Monday, March 12, 2012

In addition to drinking water contamination, earthquakes can now be added to the harmful consequences of the controversial practice of hydraulic fracturing, or fracking, according to the Ohio state government. In fracking, energy companies use powerful pumps to force pressurized fluid into deep layers of rock, causing fractures, which allow the extraction of otherwise unavailable natural gas or oil. In a recently released report, the Ohio Department of Natural Resources (ODNR) concluded that a rash of 12 earthquakes in the Youngstown, Ohio, area between March and December 2011 was likely due to nearby fracking operations. Those temblors began just three months after fracking began, ranged from 2.1 to 4.0 magnitude and led ODNR to shut down the wells on December 30. In the new report, ODNR also promulgates several new regulations to prevent future fracking-related earthquakes.

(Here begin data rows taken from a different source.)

$ cat config.mk
export PLATFORM = sky130hd
export DESIGN_NAME = rv32_exec_core
export DESIGN_NICKNAME = d
export VERILOG_FILES = /design/src/rtl/rv32_exec_core.sv
export SDC_FILE = /design/constraint.sdc
export NUM_CORES = 2
export LEC_CHECK = 0
export CAP_MARGIN = 20
export CORE_UTILIZATION = 35
export CTS_CLUSTER_DIAMETER = 150
export DETAILED_ROUTE_END_ITERATION = 7
export GPL_ROUTABILITY_DRIVEN = 0
export PLACE_DENSITY = 0.61
export SLEW_MARGIN = 20
export SYNTH_ARGS = -nofsm -noshare
export SYNTH_HDL_FRONTEND = slang
export SYNTH_SLANG_ARGS = --single-unit
$ cat constraint.sdc
create_clock -name clk -period 31 [get_ports clk]
set_input_delay 3.1 -clock clk [delete_from_list [all_inputs] [get_ports clk]]
set_output_delay 3.1 -clock clk [all_outputs]
set_load 0.005 [all_outputs]
### config.mk
export PLATFORM = sky130hd
export DESIGN_NAME = seg_interp_ctrl
export DESIGN_NICKNAME = d
export VERILOG_FILES = /design/src/rtl/seg_interp_ctrl.sv
export SDC_FILE = /design/constraint.sdc
export NUM_CORES = 1
export LEC_CHECK = 0
export ABC_CLOCK_PERIOD_IN_PS = 4270
export CORE_MARGIN = 2
export CORE_UTILIZATION = 56
export DETAILED_ROUTE_END_ITERATION = 10
export PLACE_DENSITY = 0.78
export SYNTH_ARGS = -nofsm -noshare
export SYNTH_HDL_FRONTEND = slang
export SYNTH_HIERARCHICAL = 1
export SYNTH_SLANG_ARGS = --single-unit
### constraint.sdc
create_clock -name clock -period 4.27 [get_ports clock]
set_input_delay 0.6405 -clock clock [delete_from_list [all_inputs] [get_ports clock]]
set_output_delay 0.6405 -clock clock [all_outputs]
set_load 0.005 [all_outputs]
### src/rtl/seg_interp_ctrl.sv
// Piecewise-linear interpolation sequencer.
// Emits X_DISPLACEMENT evenly spaced samples per segment.
//
// Ports:
//   clock, rst_n        clock, synchronous active-low reset
//   pt_valid/pt_ready   control point handshake
//   pt_data, pt_last    point y value, end-of-stream flag
//   out_valid/out_ready sample handshake
//   out_data, out_first sample value, first-of-segment flag
//   busy                controller not idle
module seg_interp_ctrl #(
  parameter int X_DISPLACEMENT = 16,
  parameter int DSIZE          = 16,
  parameter int DT_I           = 8,
  parameter int DT_D           = 4
) (
  input  logic             clock,
  input  logic             rst_n,
  input  logic             pt_valid,
  output logic             pt_ready,
  input  logic [DSIZE-1:0] pt_data,
  input  logic             pt_last,
  output logic             out_valid,
  input  logic             out_ready,
  output logic [DSIZE-1:0] out_data,
  output logic             out_first,
  output logic             busy
);

  localparam int KW = $clog2(X_DISPLACEMENT);
  localparam int DW = DT_I + DT_D;
  localparam int IW = DSIZE + 2;
  localparam int AW = IW + DT_D;

  typedef enum logic [2:0] {
    S_IDLE,
    S_ANCHOR,
    S_CALC,
    S_RUN,
    S_TAIL
  } state_t;

  state_t state, state_n;

  logic [DSIZE-1:0]     y0, y1;
  logic                 last_q, dir;
  logic [DSIZE-1:0]     disp_q, disp_abs;
  logic [DW-1:0]        delta, delta_q;
  logic signed [AW-1:0] accum, accum_n, delta_ext;
  logic signed [IW-1:0] acc_int;
  logic [DSIZE-1:0]     clamped;
  logic [KW-1:0]        k;
  logic [1:0]           wait_cnt;
  logic                 k_last, calc_done;

  gen_delta #(
    .X_DISPLACEMENT(X_DISPLACEMENT),
    .DSIZE         (DSIZE),
    .DT_I          (DT_I),
    .DT_D          (DT_D)
  ) u_gen_delta (
    .clock         (clock),
    .rst_n         (rst_n),
    .y_displacement(disp_q),
    .delta         (delta)
  );

  assign k_last    = (k == KW'(X_DISPLACEMENT - 1));
  // delta is ready two edges after disp_q settles
  assign calc_done = (wait_cnt == 2'd2);
  assign busy      = (state != S_IDLE);

  assign disp_abs = (pt_data >= y0) ? pt_data - y0
                                    : y0 - pt_data;

  assign delta_ext = {{(AW-DW){1'b0}}, delta_q};
  assign accum_n   = dir ? accum - delta_ext
                         : accum + delta_ext;
  assign acc_int   = accum[AW-1:DT_D];

  always_comb begin
    if (acc_int[IW-1])
      clamped = '0;
    else if (|acc_int[IW-2:DSIZE])
      clamped = '1;
    else
      clamped = acc_int[DSIZE-1:0];
  end

  always_ff @(posedge clock) begin
    if (!rst_n)
      state <= S_IDLE;
    else
      state <= state_n;
  end

  always_comb begin
    state_n   = state;
    pt_ready  = 1'b0;
    out_valid = 1'b0;
    out_first = 1'b0;
    out_data  = '0;
    unique case (state)
      S_IDLE: begin
        pt_ready = 1'b1;
        if (pt_valid)
          state_n = pt_last ? S_TAIL : S_ANCHOR;
      end
      S_ANCHOR: begin
        pt_ready = 1'b1;
        if (pt_valid)
          state_n = S_CALC;
      end
      S_CALC: begin
        if (calc_done)
          state_n = S_RUN;
      end
      S_RUN: begin
        out_valid = 1'b1;
        out_data  = clamped;
        out_first = (k == '0);
        if (out_ready && k_last)
          state_n = last_q ? S_TAIL : S_ANCHOR;
      end
      S_TAIL: begin
        out_valid = 1'b1;
        out_data  = y0;
        out_first = 1'b1;
        if (out_ready)
          state_n = S_IDLE;
      end
      default: state_n = S_IDLE;
    endcase
  end

  always_ff @(posedge clock) begin
    if (!rst_n) begin
      y0       <= '0;
      y1       <= '0;
      last_q   <= 1'b0;
      dir      <= 1'b0;
      disp_q   <= '0;
      delta_q  <= '0;
      accum    <= '0;
      k        <= '0;
      wait_cnt <= '0;
    end else begin
      if (state == S_IDLE && pt_valid)
        y0 <= pt_data;
      if (state == S_ANCHOR && pt_valid) begin
        y1       <= pt_data;
        last_q   <= pt_last;
        disp_q   <= disp_abs;
        dir      <= (pt_data < y0);
        wait_cnt <= '0;
      end
      if (state == S_CALC) begin
        wait_cnt <= wait_cnt + 2'd1;
        if (calc_done) begin
          delta_q <= delta;
          // each segment restarts exactly at its anchor
          accum   <= {2'b00, y0, {DT_D{1'b0}}};
          k       <= '0;
        end
      end
      if (state == S_RUN && out_ready) begin
        accum <= accum_n;
        k     <= k + 1'b1;
        if (k_last)
          y0 <= y1;
      end
    end
  end

endmodule

// Fixed-point slope: y_displacement / X_DISPLACEMENT
// as DT_I.DT_D, saturating, two-edge latency.
module gen_delta #(
  parameter int X_DISPLACEMENT = 16,
  parameter int DSIZE          = 16,
  parameter int DT_I           = 8,
  parameter int DT_D           = 4
) (
  input  logic                 clock,
  input  logic                 rst_n,
  input  logic [DSIZE-1:0]     y_displacement,
  output logic [DT_I+DT_D-1:0] delta
);

  localparam int SH = $clog2(X_DISPLACEMENT);
  localparam int DW = DT_I + DT_D;
  localparam int QW = DSIZE + DT_D;

  logic [QW-1:0] quot_q;

  always_ff @(posedge clock) begin
    if (!rst_n) begin
      quot_q <= '0;
      delta  <= '0;
    end else begin
      // power-of-two divisor: shift is an exact floor
      quot_q <= {y_displacement, {DT_D{1'b0}}} >> SH;
      delta  <= (|quot_q[QW-1:DW]) ? '1
                                   : quot_q[DW-1:0];
    end
  end

endmodule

Despite industry complaints that the report is premature in linking the quakes to the wells, and as AllGov has previously reported, earthquakes have been tied to fracking in other locales as well. These include Arkansas, Oklahoma, Texas, British Columbia, Lancashire and other locales. Oklahoma, a major location for fracking, experienced between two and six earthquakes a year between 1972 and 2008; but in 2010 there were 1,047, including a 5.6 quake on November 5 that was the strongest in the state’s history. Although the earthquake problem appears to be related not to the drilling itself, but to the disposal of wastewater from the drilling by forcing it back into the earth into injection wells, the fact remains that this is a necessary part of the overall fracking process.